C# has taken the concept of properties a step further by actually building accessor methods into the language semantics. An
object property has a type, a set method, and a get method. The set and get methods of the property determine how the property's value is set and retrieved. For example, a TextBlock class might define its background color property in this way:
public class TextBlock {
// Assume Color is an enum
private Color _bgColor;
private Color _fgColor;
public Color backgroundColor {
get {
return _bgColor;
}
set {
_bgColor = value;
}
//... and so on...
}
}
(Notice in the preceding set block _bgColor is set to value, which is a keyword that, in this context, means the value of the property.) Some other object could set
or get a TextBlock's backgroundColor property like this:
TextBlock tb;
if (tb.backgroundColor == Color.green) { //
"get" is called for comparison
tb.backgroundColor = Color.red; // "set" is
called
} else {
tb.backgroundColor = Color.blue; // "set"
is called
}
So, the syntax to access a property looks like a member but is implemented like a method. Either of the get and set methods is optional, providing a way of creating "read only" and "write only" properties.
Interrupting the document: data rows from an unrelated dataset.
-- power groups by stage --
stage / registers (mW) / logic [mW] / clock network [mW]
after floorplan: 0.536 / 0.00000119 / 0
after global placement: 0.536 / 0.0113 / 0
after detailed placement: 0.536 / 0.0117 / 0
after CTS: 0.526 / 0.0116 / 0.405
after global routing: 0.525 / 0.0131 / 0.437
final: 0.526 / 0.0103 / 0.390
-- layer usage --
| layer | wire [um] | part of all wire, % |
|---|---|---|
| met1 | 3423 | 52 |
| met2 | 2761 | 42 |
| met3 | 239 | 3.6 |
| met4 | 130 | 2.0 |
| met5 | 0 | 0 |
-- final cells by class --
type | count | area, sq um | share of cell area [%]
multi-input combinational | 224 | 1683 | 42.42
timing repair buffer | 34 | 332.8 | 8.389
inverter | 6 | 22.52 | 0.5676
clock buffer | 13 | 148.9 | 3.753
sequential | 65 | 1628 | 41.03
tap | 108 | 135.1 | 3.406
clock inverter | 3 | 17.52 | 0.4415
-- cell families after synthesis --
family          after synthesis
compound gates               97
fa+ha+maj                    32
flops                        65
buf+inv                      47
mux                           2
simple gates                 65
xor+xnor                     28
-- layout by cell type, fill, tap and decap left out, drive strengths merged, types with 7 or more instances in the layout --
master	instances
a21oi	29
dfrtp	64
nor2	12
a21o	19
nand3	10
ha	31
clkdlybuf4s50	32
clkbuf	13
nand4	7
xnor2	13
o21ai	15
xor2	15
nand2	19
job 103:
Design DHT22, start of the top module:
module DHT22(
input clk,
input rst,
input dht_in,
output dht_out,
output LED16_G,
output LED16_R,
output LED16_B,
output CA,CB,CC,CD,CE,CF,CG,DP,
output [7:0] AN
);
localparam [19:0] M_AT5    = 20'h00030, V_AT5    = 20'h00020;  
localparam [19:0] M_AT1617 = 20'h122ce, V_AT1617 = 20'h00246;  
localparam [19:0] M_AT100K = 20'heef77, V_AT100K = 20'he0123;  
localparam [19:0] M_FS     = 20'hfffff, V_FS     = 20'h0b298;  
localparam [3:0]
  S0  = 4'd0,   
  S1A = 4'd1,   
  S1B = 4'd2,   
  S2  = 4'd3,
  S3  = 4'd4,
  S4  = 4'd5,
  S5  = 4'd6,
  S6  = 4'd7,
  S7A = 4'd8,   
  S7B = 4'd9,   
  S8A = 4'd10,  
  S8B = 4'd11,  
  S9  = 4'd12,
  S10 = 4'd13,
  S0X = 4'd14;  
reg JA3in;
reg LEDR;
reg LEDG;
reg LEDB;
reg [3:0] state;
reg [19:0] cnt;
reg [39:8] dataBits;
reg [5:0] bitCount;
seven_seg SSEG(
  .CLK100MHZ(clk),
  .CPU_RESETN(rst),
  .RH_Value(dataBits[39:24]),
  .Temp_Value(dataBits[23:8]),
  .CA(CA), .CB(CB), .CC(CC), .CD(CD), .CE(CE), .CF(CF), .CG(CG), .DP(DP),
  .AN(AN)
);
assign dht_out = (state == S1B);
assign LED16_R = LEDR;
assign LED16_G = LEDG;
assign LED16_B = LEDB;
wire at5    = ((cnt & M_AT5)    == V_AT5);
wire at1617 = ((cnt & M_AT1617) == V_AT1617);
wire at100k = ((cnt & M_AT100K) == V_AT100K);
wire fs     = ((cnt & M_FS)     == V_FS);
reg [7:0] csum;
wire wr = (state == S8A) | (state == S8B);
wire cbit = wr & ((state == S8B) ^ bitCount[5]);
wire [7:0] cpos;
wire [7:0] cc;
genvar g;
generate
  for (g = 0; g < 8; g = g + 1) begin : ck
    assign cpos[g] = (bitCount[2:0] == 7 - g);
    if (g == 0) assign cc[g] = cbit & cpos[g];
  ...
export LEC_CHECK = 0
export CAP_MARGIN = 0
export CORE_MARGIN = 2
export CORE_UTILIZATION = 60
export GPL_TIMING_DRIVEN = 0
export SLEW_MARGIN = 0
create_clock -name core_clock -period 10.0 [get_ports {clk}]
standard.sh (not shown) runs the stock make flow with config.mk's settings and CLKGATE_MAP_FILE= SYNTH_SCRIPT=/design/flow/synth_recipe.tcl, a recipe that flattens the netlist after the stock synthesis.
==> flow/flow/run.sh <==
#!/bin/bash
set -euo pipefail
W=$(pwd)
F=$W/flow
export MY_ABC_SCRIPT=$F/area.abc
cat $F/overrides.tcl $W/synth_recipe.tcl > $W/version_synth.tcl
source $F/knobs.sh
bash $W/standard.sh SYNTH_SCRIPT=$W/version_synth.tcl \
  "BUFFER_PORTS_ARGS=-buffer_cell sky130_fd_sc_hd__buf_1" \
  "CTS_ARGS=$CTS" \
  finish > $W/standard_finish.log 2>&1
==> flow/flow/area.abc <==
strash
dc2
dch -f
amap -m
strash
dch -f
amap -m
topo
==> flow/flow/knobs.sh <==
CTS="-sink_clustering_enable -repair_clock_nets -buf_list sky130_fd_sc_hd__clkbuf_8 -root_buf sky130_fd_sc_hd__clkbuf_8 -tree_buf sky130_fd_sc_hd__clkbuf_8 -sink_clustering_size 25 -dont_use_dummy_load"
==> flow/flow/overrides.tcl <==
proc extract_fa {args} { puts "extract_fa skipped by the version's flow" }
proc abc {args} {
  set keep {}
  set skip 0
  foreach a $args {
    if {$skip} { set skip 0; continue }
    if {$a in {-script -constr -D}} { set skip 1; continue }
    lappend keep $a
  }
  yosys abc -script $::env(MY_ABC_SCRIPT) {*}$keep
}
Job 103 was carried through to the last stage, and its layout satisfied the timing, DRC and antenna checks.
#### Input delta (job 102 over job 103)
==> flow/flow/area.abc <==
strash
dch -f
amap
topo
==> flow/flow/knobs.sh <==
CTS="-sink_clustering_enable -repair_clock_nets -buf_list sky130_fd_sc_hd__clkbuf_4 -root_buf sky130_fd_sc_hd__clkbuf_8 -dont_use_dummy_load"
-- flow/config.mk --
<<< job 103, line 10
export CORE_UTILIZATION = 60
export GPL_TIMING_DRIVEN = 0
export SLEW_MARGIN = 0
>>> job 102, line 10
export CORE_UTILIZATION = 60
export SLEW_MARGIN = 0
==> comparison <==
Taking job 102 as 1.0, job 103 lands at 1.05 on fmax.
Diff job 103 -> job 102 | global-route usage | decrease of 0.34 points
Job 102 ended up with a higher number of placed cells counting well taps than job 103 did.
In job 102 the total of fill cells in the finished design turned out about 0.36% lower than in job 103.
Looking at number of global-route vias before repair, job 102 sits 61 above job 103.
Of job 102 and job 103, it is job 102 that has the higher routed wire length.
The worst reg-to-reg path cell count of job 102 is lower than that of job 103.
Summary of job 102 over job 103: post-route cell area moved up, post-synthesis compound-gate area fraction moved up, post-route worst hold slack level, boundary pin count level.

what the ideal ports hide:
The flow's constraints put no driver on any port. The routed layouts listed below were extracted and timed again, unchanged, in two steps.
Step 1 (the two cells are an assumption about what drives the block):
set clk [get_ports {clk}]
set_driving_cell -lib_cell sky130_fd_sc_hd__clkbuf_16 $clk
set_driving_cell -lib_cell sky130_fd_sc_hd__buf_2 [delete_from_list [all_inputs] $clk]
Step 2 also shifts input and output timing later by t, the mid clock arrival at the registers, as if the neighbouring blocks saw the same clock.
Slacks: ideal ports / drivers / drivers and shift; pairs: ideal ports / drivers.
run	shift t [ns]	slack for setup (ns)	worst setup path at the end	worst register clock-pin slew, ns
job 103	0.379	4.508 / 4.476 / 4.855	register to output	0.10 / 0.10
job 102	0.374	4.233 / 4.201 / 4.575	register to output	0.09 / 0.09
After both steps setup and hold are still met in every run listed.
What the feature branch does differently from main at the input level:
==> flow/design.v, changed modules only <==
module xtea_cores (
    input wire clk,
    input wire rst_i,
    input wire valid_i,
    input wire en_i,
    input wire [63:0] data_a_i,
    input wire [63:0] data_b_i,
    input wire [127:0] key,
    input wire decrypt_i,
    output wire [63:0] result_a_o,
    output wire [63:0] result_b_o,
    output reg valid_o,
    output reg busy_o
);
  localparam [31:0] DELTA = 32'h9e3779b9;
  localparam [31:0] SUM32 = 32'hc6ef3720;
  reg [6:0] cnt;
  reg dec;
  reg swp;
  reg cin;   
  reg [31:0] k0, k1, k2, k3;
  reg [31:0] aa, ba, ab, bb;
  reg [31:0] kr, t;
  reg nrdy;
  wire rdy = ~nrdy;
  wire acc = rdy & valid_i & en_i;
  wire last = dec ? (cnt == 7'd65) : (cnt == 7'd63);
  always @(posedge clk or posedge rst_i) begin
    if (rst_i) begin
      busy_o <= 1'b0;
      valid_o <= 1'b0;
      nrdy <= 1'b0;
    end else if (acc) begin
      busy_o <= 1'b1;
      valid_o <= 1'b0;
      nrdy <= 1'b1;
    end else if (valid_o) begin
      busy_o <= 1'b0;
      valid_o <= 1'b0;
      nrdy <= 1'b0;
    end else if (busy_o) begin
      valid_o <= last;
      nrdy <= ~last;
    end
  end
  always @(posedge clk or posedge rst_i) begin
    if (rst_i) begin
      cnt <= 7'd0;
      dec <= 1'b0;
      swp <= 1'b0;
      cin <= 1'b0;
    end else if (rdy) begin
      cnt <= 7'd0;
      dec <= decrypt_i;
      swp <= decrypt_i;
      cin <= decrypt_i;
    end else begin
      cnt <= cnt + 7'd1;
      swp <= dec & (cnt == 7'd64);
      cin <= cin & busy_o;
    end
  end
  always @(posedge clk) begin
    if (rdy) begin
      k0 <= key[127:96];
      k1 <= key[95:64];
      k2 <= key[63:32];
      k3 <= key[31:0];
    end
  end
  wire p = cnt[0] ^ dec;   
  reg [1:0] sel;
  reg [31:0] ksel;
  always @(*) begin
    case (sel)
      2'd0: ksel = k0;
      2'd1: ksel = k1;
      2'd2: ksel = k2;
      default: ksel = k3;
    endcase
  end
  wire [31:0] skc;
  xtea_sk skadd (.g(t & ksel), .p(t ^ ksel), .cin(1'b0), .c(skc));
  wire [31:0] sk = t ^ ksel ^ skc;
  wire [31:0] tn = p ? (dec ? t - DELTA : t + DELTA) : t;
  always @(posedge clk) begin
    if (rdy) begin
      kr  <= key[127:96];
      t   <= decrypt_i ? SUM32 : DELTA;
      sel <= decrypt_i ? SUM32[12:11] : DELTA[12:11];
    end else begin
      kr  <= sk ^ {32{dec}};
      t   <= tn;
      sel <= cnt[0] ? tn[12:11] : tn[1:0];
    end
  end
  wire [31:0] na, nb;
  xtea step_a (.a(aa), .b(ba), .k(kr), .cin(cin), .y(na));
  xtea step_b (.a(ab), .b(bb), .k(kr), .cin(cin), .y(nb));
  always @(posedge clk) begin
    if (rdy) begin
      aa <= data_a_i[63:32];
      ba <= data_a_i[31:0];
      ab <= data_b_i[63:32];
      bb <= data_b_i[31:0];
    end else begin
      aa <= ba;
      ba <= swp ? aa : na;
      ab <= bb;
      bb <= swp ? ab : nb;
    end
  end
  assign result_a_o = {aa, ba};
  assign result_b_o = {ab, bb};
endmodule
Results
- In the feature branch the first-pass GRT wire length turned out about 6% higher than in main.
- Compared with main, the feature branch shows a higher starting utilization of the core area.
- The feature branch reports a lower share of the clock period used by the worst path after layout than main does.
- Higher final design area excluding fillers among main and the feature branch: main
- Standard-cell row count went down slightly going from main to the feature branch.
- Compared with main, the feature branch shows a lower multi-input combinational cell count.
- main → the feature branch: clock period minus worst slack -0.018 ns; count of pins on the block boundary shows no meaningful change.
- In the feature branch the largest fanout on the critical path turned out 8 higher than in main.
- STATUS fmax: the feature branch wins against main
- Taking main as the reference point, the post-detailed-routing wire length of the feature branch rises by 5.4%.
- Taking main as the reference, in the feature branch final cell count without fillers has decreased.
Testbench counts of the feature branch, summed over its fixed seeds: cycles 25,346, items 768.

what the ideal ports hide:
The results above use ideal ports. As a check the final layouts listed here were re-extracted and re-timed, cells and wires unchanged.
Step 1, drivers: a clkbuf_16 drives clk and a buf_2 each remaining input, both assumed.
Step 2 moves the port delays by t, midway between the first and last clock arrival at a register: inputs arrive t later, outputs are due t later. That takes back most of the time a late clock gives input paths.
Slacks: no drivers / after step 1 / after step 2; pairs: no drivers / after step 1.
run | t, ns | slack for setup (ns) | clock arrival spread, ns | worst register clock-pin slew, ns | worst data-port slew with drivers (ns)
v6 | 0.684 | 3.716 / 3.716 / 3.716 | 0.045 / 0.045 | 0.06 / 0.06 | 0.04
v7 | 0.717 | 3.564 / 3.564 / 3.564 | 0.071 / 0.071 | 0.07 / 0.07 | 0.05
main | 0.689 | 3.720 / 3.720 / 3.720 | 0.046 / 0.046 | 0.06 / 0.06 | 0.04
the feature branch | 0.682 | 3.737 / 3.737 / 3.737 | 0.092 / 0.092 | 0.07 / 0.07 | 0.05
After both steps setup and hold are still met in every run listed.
Source: an optimization exercise on an open RTL-to-GDS flow (aim: small area). Production flows keep margins and buffers that such runs may drop.
Function was checked by simulation only, so behaviour that the tests miss may differ from the original.
No driver is modelled on the clock port, so clocking that relies on it looks cheaper here than on a real chip.

## job 9699
## spi_ram
module spi_ram(clk,rst_n,ss_n,mosi,miso);
input clk,rst_n,ss_n,mosi;
output miso;
wire [15:0] we, nwe;
wire [7:0] wdata, rdata;
wire [15:0] rgrp;
ram r(clk,we,nwe,wdata,rgrp,rdata);
spi_slave s(clk,rst_n,ss_n,mosi,miso,we,nwe,wdata,rgrp,rdata);
endmodule
Size: about 2,500 cells after synthesis, ~2,100 flip-flops, about 5 I/O pins, ~45,000 um^2 of cells after synthesis.
==> module spi_slave, before the edit <==
module spi_slave(clk, rst_n, ss_n, mosi, miso, we, nwe, wdata, rgrp, rdata);
input clk, rst_n, ss_n, mosi;
output miso;
output [15:0] we, nwe;
output [7:0] wdata;
output [15:0] rgrp;
input [7:0] rdata;
reg [4:0] cnt;         
reg [3:0] ph;          
reg wpend;             
reg m1;                
reg ta, tw;            
reg [7:0] addr;        
reg [7:0] wa, wd;      
reg [7:0] rb;          
wire typ = (cnt == 5'd7);                      
wire body = (cnt[4:3] == 2'b01);               
wire write = (cnt == 5'd15) & tw;
wire commit = wpend & (ph == wa[3:0]);
wire shift_out = (cnt >= 5'd19);                  
always @(posedge clk or negedge rst_n)
  if (~rst_n) begin
    cnt <= 5'd4;
    ph <= 4'd0;
    wpend <= 1'b0;
  end else begin
    ph <= {ph[2:0], ph[3] ^ (ph[2] | ~(ph[1] | ph[0]))};
    if (ss_n)
      cnt <= 5'd4;
    else if (~shift_out)
      cnt <= cnt + 5'd1;
    if (write)
      wpend <= 1'b1;
    else if (commit)
      wpend <= 1'b0;
  end
always @(posedge clk) begin
  m1 <= mosi;
  if (typ) begin
    ta <= ~mosi;
    tw <= mosi & ~m1;
  end
  if (body & ta)
    addr <= {addr[6:0], mosi};
  if (body & tw)
    wd <= {wd[6:0], mosi};
  if (write)
    wa <= addr;
  if (shift_out)
    rb <= {rb[6:0], 1'b0};
  else if (ph == addr[3:0])
    rb <= rdata;
end
assign miso = rb[7];
assign wdata = wd;
assign rgrp = 16'd1 << addr[7:4];
assign we = commit ? (16'd1 << wa[7:4]) : 16'd0;
assign nwe = ~we;
endmodule
export LEC_CHECK = 0
export CAP_MARGIN = 40
export CORE_MARGIN = 2
export CORE_UTILIZATION = 70
export SLEW_MARGIN = 40
export SYNTH_HIERARCHICAL = 1
create_clock -name core_clock -period 10.0 [get_ports {clk}]
standard.sh (not shown) runs the stock make flow with config.mk's settings and CLKGATE_MAP_FILE= SYNTH_SCRIPT=/design/flow/synth_recipe.tcl, a recipe that flattens the netlist after the stock synthesis.
==> flow/flow/run.sh <==
#!/bin/bash
# The standard layout, with two changes to clock tree synthesis: the sinks are
# clustered under clkbuf_8 leaf buffers without dummy loads, and afterwards
# post_cts.tcl upsizes every clock buffer whose sinks see a slow clock edge.
set -euo pipefail
here=$(pwd)
export CTS_ARGS="-sink_clustering_enable -repair_clock_nets -sink_clustering_size ${CTS_SIZE:-20} -sink_clustering_max_diameter ${CTS_DIAM:-60} -buf_list sky130_fd_sc_hd__clkbuf_8 -dont_use_dummy_load"
export POST_CTS_TCL="$here/flow/post_cts.tcl"
export CLK_SLEW_TARGET="${CLK_SLEW_TARGET:-0.110}"
bash standard.sh > "$here/standard.log" 2>&1
Other scripts of this flow, unchanged in this note and not shown: flow/flow/post_cts.tcl
Job 9699 reached the final stage; the timing, DRC and antenna checks on its layout passed.
Setup changes, job 9699 to job 5845
--- a/flow/design.v
+++ b/flow/design.v
@@ -11,25 +11,25 @@
 reg m1;                
 reg ta, tw;            
 reg [7:0] addr;        
 reg [7:0] wa, wd;      
 reg [7:0] rb;          
-wire typ = (cnt == 5'd7);                      
-wire body = (cnt[4:3] == 2'b01);               
-wire write = (cnt == 5'd15) & tw;
+wire typ = (cnt == 5'd3);                      
+wire body = (cnt >= 5'd4) & (cnt <= 5'd11);    
+wire write = (cnt == 5'd11) & tw;
 wire commit = wpend & (ph == wa[3:0]);
-wire shift_out = (cnt >= 5'd19);                  
+wire shift_out = (cnt >= 5'd15) & (cnt <= 5'd21);
 always @(posedge clk or negedge rst_n)
   if (~rst_n) begin
-    cnt <= 5'd4;
+    cnt <= 5'd0;
     ph <= 4'd0;
     wpend <= 1'b0;
   end else begin
-    ph <= {ph[2:0], ph[3] ^ (ph[2] | ~(ph[1] | ph[0]))};
+    ph <= ph + 4'd1;
     if (ss_n)
-      cnt <= 5'd4;
-    else if (~shift_out)
+      cnt <= 5'd0;
+    else if (cnt != 5'd31)
       cnt <= cnt + 5'd1;
     if (write)
       wpend <= 1'b1;
     else if (commit)
       wpend <= 1'b0;
## What came out
Job 5845 completed; timing, DRC and antenna clean. The final reports for job 5845 and job 9699 show total via count in the routed design higher in the former. Going from job 9699 to job 5845, combined area of all synthesized cells grew slightly. Diff job 9699 -> job 5845 | fraction of area in clock buffers and inverters | decrease of 0.17 points. In the tables for job 5845 and job 9699, final cell count reads lower with job 9699. Clock latency on the worst-skew pair came out lower on job 5845 than on job 9699. Side by side, inverter count turned out higher in job 5845 than in job 9699. Relative to job 9699, area overhead of the layout relative to synthesis has decreased by 0.34 points in job 5845. On total number of nets in the final design: between job 5845 and job 9699, it ends up higher for job 5845. Relative to job 9699, final hold slack increased by 0.017 ns in job 5845.

* * *

## 10-17
The RTL this note starts from:
==> flow/design.v <==
module spi_slave(clk, rst_n, ss_n, mosi, miso, we, wdata, rgrp, rdata);
input clk, rst_n, ss_n, mosi;
output miso;
output [15:0] we;
output [7:0] wdata;
output [3:0] rgrp;
input [7:0] rdata;
reg [4:0] cnt;         
reg [3:0] ph;          
reg wpend;             
reg [8:0] sh;          
reg [7:0] addr;        
reg [7:0] wa, wd;      
reg [7:0] rb;          
wire frame_end = (cnt == 5'd11);      
wire [7:0] fbyte = {sh[6:0], mosi};
wire set_addr = frame_end & ~sh[7];   
wire write = frame_end & sh[7] & ~sh[8];
wire commit = wpend & (ph == wa[3:0]);
wire shift_out = (cnt >= 5'd15) & (cnt <= 5'd21);
always @(posedge clk or negedge rst_n)
  if (~rst_n) begin
    cnt <= 5'd0;
    ph <= 4'd0;
    wpend <= 1'b0;
  end else begin
    ph <= ph + 4'd1;
    if (ss_n)
      cnt <= 5'd0;
    else if (cnt != 5'd31)
      cnt <= cnt + 5'd1;
    if (write)
      wpend <= 1'b1;
    else if (commit)
      wpend <= 1'b0;
  end
always @(posedge clk) begin
  sh <= {sh[7:0], mosi};
  if (set_addr)
    addr <= fbyte;
  if (write) begin
    wd <= fbyte;
    wa <= addr;
  end
  if (shift_out)
    rb <= {rb[6:0], 1'b0};
  else if (ph == addr[3:0])
    rb <= rdata;
end
assign miso = rb[7];
assign wdata = wd;
assign rgrp = addr[7:4];
assign we = commit ? (16'd1 << wa[7:4]) : 16'd0;
endmodule
module ram(clk, we, wdata, rgrp, rdata);
input clk;
input [15:0] we;       
input [7:0] wdata;
input [3:0] rgrp;      
output [7:0] rdata;    
wire [127:0] ins;
genvar g;
generate
  for (g = 0; g < 16; g = g + 1) begin : grp
    reg [127:0] r;     
    assign ins[8*g+7:8*g] = we[g] ? wdata : r[127:120];
    always @(posedge clk)
      r <= {r[119:0], ins[8*g+7:8*g]};
  end
endgenerate
assign rdata = ins[8*rgrp +: 8];
endmodule
module spi_ram(clk,rst_n,ss_n,mosi,miso);
input clk,rst_n,ss_n,mosi;
output miso;
wire [15:0] we;
wire [7:0] wdata, rdata;
wire [3:0] rgrp;
ram r(clk,we,wdata,rgrp,rdata);
spi_slave s(clk,rst_n,ss_n,mosi,miso,we,wdata,rgrp,rdata);
endmodule
Settings: LEC_CHECK=0, CAP_MARGIN=40, CORE_MARGIN=2, CORE_UTILIZATION=60, CTS_BUF_LIST=sky130_fd_sc_hd__clkbuf_4 sky130_fd_sc_hd__clkbuf_8, CTS_CLUSTER_DIAMETER=60, CTS_CLUSTER_SIZE=20, SLEW_MARGIN=40; clock period 10.0 ns.
run.sh (not shown) runs the stock make flow with config.mk's settings and CLKGATE_MAP_FILE= SYNTH_SCRIPT=/design/flow/synth_recipe.tcl, a recipe that flattens the netlist after the stock synthesis.
Stock flow here: none of the scripts above is used.
[inputs] 03-12 vs 10-17
==> flow/design.v <==
module spi_slave(clk, rst_n, ss_n, mosi, miso, we, wdata, rgrp, rdata);
input clk, rst_n, ss_n, mosi;
output miso;
output [15:0] we;
output [7:0] wdata;
output [15:0] rgrp;
input [7:0] rdata;
reg [4:0] cnt;         
reg [3:0] ph;          
reg wpend;             
reg m1;                
reg ta, tw;            
reg [7:0] addr;        
reg [7:0] wa, wd;      
reg [7:0] rb;          
wire typ = (cnt == 5'd3);                      
wire body = (cnt >= 5'd4) & (cnt <= 5'd11);    
wire write = (cnt == 5'd11) & tw;
wire commit = wpend & (ph == wa[3:0]);
wire shift_out = (cnt >= 5'd15) & (cnt <= 5'd21);
wire bypass = commit & (wa[7:4] == addr[7:4]);
always @(posedge clk or negedge rst_n)
  if (~rst_n) begin
    cnt <= 5'd0;
    ph <= 4'd0;
    wpend <= 1'b0;
  end else begin
    ph <= ph + 4'd1;
    if (ss_n)
      cnt <= 5'd0;
    else if (cnt != 5'd31)
      cnt <= cnt + 5'd1;
    if (write)
      wpend <= 1'b1;
    else if (commit)
      wpend <= 1'b0;
  end
always @(posedge clk) begin
  m1 <= mosi;
  if (typ) begin
    ta <= ~mosi;
    tw <= mosi & ~m1;
  end
  if (body & ta)
    addr <= {addr[6:0], mosi};
  if (body & tw)
    wd <= {wd[6:0], mosi};
  if (write)
    wa <= addr;
  if (shift_out)
    rb <= {rb[6:0], 1'b0};
  else if (ph == addr[3:0])
    rb <= bypass ? wd : rdata;
end
assign miso = rb[7];
assign wdata = wd;
assign rgrp = 16'd1 << addr[7:4];
assign we = commit ? (16'd1 << wa[7:4]) : 16'd0;
endmodule
module ram(clk, we, wdata, rgrp, rdata);
input clk;
input [15:0] we;       
input [7:0] wdata;
input [15:0] rgrp;     
output [7:0] rdata;    
wire [127:0] sel;
genvar g;
generate
  for (g = 0; g < 16; g = g + 1) begin : grp
    reg [127:0] r;     
    always @(posedge clk)
      r <= {r[119:0], we[g] ? wdata : r[127:120]};
    assign sel[8*g+7:8*g] = rgrp[g] ? r[127:120] : 8'd0;
  end
endgenerate
assign rdata = sel[7:0] | sel[15:8] | sel[23:16] | sel[31:24]
             | sel[39:32] | sel[47:40] | sel[55:48] | sel[63:56]
             | sel[71:64] | sel[79:72] | sel[87:80] | sel[95:88]
             | sel[103:96] | sel[111:104] | sel[119:112] | sel[127:120];
endmodule
module spi_ram(clk,rst_n,ss_n,mosi,miso);
input clk,rst_n,ss_n,mosi;
output miso;
wire [15:0] we;
wire [7:0] wdata, rdata;
wire [15:0] rgrp;
ram r(clk,we,wdata,rgrp,rdata);
spi_slave s(clk,rst_n,ss_n,mosi,miso,we,wdata,rgrp,rdata);
endmodule
## What came out
03-12: done, clean on timing, DRC and antenna
10-17 reached the final stage; the timing, DRC and antenna checks on its layout passed.
Per the comparison of 03-12 with 10-17, placed instance count fell by 7.3%; number of vias per cell after detailed routing fell by 1.6%; count of sequential standard cells stayed essentially flat; fraction of final layout cells with drive strength greater than 1 rose by 2.5 points.
Count of clock-net buffers in the final layout was lower in the run labelled 03-12.
The worst setup margin in 03-12 was higher than what 10-17 gave.

==> port drivers added, routing unchanged <==
How much do the figures lean on ideal ports? The routed layouts below were timed once more, with nothing changed but the port constraints. Step 1 (the two cells are an assumption about what drives the block):
set clk [get_ports {clk}]
set_driving_cell -lib_cell sky130_fd_sc_hd__clkbuf_16 $clk
set_driving_cell -lib_cell sky130_fd_sc_hd__buf_2 [delete_from_list [all_inputs] $clk]
Step 2 adds t to the input delays and takes it off the output delays; t is the mean of the earliest and latest rising clock arrival at the registers after step 1. Input paths then give back, and output paths get back, about the clock's delay inside the block. Three values: ideal, step 1, step 2; two values: the first two.
run	t, ns	slack for setup (ns)	hold slack, ns	clock arrival spread, ns
job 9699	0.681	6.136 / 6.136 / 6.136	0.284 / 0.284 / 0.284	0.056 / 0.056
job 5845	0.675	6.330 / 6.318 / 6.330	0.302 / 0.302 / 0.302	0.043 / 0.043
10-17	0.821	6.206 / 6.146 / 6.409	0.307 / 0.307 / 0.307	0.051 / 0.051
03-12	0.804	6.365 / 6.307 / 7.010	0.322 / 0.322 / 0.322	0.024 / 0.024
After both steps setup and hold are still met in every run listed.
Some would say that Java has properties, since the JavaBeans specification defines properties in terms of method naming conventions
and the contents of JavaBean PropertyDescriptors. While JavaBeans properties do everything C# properties do, JavaBeans properties are not built into the Java language, and
so the syntax for using them is a method call:
TextBlock tb;
public class TextBlock {
private Color _bgColor;
public Color getBackgroundColor() {
return _bgColor;
}
public Color setBackgroundColor(Color value_) {
_bgColor = value_;
}
// ...etc...
}
TextBlock tb;
if (tb.getBackgroundColor() == Color.green) {
tb.setBackgroundColor(Color.red);
} else {
tb.setBackgroundColor(Color.blue);
}
The meaning of the preceding example code in Java and C# is identical, but the syntax in C# is cleaner.